And so. Resigned to the fact that I'm just going to have to make due, I shove the bottom prongs into their holders and hold my breath as I snap the H back into place. It goes. Breath out. I turn the computer on, and the H works. It now sits at a jaunty tilt and my finger catches on it occasionally on the way back up. But, it works, and that's really all that matters right now.

And so, children, the moral of story is this: If your keyboard works, and it's just a little sticky, it's OK. Leave it alone. Or you'll end up with a tilted H key like me and a computer keyboard that is still sticky.



remember to breath

We're getting down to the wire. Roughly 40 days and counting until the end. Marathoners call it hitting the wall -- you just don't want to go anymore, but you have to. You have to keep putting one foot in front of the other and just keep running.

I've hit the wall. Hard. What's that saying: Senioritis, we're too lazy to find a cure.

Yeah. But see, I don't have the luxury of doing nothing. I have a To Do list the length of Route 40 just for things to finish for school alone, forget finding a job, and planning to move home.

I've been taking a yoga class, and one of the things our professor always tell us is to remember to breath. I've started having to tell myself to breath in and out during my daily activities.

I don't think I've ever been so happy and yet so terrified for something to come to an end.

Tuesday, March 31, 2009

accomplishment

I finally finished my online portfolio. I'm incredibly proud of it.

Take a look!

Friday, March 27, 2009

learning to be alone

"Will you be OK?" she asked as I left their apartment to go to my own empty one.

"Oh yeah, I'll be fine," I responded, I know I can be alone and be OK.

I'm not sure why, but I used to hate being alone. I would always call someone, anyone, to avoid the silence of solitude. I'm an extrovert by nature, conversation and people keep me going. I'll always feel happier with others than without them, but since going to college, I've learned the value of spending time with myself and my thoughts.

I've encountered an odd situation this week -- every single person who I would consider a good friend or acquaintance at Elon, who I would feel willing to call to spend time with, is away on spring break. I came back early from our week at the beach because my best friend here had to be back to present at a conference in Georgia. Her roommates, my other great friends, are away at a concert in the southern part of the state. My friend Lesley is in Maryland. Mandy and Olivia, Florida. My roommate, on a cruise in the Caribbean. And the list goes on, leaving me to myself. Alone.

Someone asked me a few days ago, what's one thing outside of your coursework that you have learned while at school? My response: I've learned to love being alone. I think when you spend 24 hours a day in a dorm for two years, then 4 months in a tiny flat with 7 other women, then in a busy apartment building, in a newspaper office... when you're constantly surrounded by people, even the most extraordinary extrovert would find themselves seeking some silence.

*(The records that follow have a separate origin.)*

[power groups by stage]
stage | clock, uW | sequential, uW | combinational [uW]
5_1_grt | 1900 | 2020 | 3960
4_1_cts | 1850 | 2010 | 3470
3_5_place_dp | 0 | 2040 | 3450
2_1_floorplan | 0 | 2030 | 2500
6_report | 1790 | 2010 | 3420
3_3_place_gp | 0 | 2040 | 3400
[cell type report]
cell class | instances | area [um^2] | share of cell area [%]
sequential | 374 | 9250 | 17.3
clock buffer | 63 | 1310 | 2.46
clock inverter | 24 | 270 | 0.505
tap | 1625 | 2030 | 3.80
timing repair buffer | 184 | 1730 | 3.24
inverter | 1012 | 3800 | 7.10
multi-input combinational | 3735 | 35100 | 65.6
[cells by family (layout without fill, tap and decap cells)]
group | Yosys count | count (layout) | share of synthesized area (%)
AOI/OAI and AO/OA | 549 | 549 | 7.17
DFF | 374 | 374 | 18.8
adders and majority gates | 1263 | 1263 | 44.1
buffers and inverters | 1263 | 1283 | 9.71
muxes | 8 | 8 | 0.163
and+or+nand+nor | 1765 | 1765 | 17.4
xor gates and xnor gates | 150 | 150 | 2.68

And so I've learned to value those hours when my roommate is at meetings. Or when I have to take that 15 minute walk across campus to work. Or when no one is free to go grocery shopping.

I think it all really started when I was in London. I liked to take walks around the city by myself. Don't worry, it was only ever during the day. But I found that I would walk slower, thinking about the things I was seeing, the people I was passing, the smells I was smelling. I wasn't distracted by someone asking me about my internship, or complaining about a paper to be written for our class. I could take it all in. I could absorb.

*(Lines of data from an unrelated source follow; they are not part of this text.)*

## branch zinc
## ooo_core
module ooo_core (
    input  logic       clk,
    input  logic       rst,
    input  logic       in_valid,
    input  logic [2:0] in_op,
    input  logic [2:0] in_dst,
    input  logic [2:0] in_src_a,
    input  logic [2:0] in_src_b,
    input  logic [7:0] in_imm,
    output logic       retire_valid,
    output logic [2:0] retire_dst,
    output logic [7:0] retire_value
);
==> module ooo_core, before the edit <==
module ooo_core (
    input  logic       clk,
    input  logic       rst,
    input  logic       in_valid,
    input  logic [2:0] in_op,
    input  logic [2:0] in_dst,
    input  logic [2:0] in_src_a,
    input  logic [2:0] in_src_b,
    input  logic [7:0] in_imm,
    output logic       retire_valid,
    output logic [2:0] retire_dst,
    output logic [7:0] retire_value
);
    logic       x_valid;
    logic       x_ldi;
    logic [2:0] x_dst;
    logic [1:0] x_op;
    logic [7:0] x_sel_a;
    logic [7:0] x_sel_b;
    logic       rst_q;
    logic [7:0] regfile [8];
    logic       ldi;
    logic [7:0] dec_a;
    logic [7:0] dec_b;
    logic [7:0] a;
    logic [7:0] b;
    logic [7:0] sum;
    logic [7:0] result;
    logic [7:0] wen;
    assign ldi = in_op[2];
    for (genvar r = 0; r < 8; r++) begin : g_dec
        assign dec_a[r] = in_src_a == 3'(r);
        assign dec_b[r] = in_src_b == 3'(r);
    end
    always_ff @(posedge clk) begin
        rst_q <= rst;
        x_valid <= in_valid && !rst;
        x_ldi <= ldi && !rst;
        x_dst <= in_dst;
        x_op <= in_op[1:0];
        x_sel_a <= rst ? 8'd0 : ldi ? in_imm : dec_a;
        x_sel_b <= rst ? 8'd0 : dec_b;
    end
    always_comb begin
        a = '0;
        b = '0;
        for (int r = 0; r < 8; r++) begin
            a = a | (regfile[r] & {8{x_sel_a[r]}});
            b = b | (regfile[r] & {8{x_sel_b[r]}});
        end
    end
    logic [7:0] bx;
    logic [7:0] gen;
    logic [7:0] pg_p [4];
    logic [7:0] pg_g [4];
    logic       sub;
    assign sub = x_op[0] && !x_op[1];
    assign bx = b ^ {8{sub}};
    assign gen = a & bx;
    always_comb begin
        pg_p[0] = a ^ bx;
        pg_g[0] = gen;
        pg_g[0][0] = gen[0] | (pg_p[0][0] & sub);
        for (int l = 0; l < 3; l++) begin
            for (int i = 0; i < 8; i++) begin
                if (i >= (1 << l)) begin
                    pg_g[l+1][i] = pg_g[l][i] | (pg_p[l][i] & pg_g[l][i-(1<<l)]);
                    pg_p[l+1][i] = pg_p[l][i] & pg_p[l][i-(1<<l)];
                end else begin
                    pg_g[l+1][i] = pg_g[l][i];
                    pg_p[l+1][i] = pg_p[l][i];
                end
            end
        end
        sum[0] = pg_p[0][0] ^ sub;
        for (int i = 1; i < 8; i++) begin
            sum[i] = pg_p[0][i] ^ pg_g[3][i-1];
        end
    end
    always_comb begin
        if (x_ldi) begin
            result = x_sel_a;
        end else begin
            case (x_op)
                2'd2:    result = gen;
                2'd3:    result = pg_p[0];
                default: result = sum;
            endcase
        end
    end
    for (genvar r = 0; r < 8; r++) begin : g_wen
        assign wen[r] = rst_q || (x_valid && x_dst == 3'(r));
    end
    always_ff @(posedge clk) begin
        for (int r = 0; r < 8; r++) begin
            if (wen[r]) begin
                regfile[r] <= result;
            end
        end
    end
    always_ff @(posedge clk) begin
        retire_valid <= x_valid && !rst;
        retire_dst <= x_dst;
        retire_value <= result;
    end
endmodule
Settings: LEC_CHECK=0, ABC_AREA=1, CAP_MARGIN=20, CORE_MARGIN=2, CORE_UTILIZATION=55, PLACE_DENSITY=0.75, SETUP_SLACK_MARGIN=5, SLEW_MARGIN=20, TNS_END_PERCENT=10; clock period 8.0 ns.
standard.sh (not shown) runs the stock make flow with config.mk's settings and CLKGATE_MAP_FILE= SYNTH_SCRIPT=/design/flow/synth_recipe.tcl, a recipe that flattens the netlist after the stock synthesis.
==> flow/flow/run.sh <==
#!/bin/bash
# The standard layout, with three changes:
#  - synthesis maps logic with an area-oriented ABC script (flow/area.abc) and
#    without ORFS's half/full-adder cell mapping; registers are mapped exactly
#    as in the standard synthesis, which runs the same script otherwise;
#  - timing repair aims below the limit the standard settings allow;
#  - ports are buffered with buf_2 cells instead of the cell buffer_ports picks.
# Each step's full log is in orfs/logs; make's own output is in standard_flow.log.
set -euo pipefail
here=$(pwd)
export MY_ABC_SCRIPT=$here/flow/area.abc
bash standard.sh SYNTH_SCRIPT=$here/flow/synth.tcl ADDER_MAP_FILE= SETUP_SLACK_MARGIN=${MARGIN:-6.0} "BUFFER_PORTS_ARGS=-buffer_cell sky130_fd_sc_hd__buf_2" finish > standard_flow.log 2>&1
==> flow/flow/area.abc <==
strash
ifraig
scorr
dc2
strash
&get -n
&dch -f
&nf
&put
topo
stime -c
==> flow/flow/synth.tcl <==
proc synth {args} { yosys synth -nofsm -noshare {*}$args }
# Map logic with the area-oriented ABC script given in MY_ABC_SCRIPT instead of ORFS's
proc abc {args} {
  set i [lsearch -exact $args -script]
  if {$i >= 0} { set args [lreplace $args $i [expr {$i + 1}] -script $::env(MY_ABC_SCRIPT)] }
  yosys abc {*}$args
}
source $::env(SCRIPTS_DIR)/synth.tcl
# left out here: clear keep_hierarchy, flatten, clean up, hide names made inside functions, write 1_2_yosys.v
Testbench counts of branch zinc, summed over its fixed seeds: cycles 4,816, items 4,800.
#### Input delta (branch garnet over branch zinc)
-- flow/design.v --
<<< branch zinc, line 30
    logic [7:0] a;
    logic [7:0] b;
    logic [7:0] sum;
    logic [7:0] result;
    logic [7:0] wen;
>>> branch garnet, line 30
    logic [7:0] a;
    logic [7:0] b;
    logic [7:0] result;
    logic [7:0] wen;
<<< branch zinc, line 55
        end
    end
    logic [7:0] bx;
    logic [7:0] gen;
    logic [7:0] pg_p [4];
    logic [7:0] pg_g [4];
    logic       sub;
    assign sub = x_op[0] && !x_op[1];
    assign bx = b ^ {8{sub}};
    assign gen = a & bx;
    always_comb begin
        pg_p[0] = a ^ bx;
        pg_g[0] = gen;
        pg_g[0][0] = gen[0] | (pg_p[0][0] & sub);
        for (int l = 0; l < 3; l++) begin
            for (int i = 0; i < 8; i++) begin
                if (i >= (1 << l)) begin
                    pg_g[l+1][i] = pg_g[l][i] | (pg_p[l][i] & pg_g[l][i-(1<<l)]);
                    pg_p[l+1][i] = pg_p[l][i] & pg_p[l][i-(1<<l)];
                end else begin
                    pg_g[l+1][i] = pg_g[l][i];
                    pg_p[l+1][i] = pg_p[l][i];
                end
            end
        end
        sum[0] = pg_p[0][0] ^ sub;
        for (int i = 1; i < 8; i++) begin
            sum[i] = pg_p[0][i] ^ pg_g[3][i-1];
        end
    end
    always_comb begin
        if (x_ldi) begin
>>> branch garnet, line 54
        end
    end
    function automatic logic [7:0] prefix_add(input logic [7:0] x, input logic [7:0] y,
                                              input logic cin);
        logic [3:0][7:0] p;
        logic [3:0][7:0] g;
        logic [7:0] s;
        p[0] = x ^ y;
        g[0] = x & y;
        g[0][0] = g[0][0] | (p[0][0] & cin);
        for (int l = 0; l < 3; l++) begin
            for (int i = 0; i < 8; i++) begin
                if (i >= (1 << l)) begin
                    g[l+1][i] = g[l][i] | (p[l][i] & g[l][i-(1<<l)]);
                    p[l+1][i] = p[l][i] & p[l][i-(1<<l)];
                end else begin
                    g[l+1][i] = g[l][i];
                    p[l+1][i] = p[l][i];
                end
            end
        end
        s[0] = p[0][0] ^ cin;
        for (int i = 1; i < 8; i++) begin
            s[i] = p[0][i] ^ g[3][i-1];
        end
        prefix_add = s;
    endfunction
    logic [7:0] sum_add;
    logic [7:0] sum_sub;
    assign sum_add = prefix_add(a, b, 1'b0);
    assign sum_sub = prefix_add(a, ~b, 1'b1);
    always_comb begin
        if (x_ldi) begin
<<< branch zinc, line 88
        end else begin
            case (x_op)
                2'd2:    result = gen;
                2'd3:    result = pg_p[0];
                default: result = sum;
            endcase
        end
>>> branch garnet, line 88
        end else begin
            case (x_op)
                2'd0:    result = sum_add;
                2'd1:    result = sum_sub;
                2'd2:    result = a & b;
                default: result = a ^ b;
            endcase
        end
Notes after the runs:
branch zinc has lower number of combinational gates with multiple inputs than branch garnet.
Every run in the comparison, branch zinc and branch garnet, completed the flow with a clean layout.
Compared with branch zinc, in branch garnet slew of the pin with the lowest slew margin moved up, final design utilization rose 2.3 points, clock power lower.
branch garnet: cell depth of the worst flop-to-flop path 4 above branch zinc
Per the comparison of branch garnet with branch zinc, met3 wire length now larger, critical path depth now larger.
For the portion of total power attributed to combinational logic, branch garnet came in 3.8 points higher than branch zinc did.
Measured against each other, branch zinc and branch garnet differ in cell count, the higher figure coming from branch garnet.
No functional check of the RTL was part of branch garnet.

I've learned that my mind can be stimulated by the world itself, without others, that thoughts themselves can be loud enough. And that it's OK to enjoy moments of calm or evenings filled not by the voices of others, but by the tapping of my fingers on my computer keys or the scribblings of a pen on paper.

Maybe it's all part of growing up, knowing that you can survive the quiet. But not only survive it, learn to revel in it.

Sunday, March 15, 2009

friends in action

My girlfriends took me out last night for my birthday. We went to a new restaurant in Elon called 116 Oak, which if you live in the area, is fabulous, affordable and has a great atmosphere. Thanks girls, you are some of the sweetest, most beautiful and intelligent women I know. I love you all very much. A few friends weren't able to make it because of geographical issues, and they were heartily missed. You know who you are.

It's been a crazy year for me, filled with lots of happiness, sadness, changes and constants. The year to come won't be any different, but I feel so lucky to have people who I love, who love me, who I know will be there through it all.



(L to R) Kiersten, Ashley, Kim, Colleen, me, Christen and Lesley. Yeah, yeah, I know I'm short, I was the only one in flats other than Colleen, but she's 5'11" anyway...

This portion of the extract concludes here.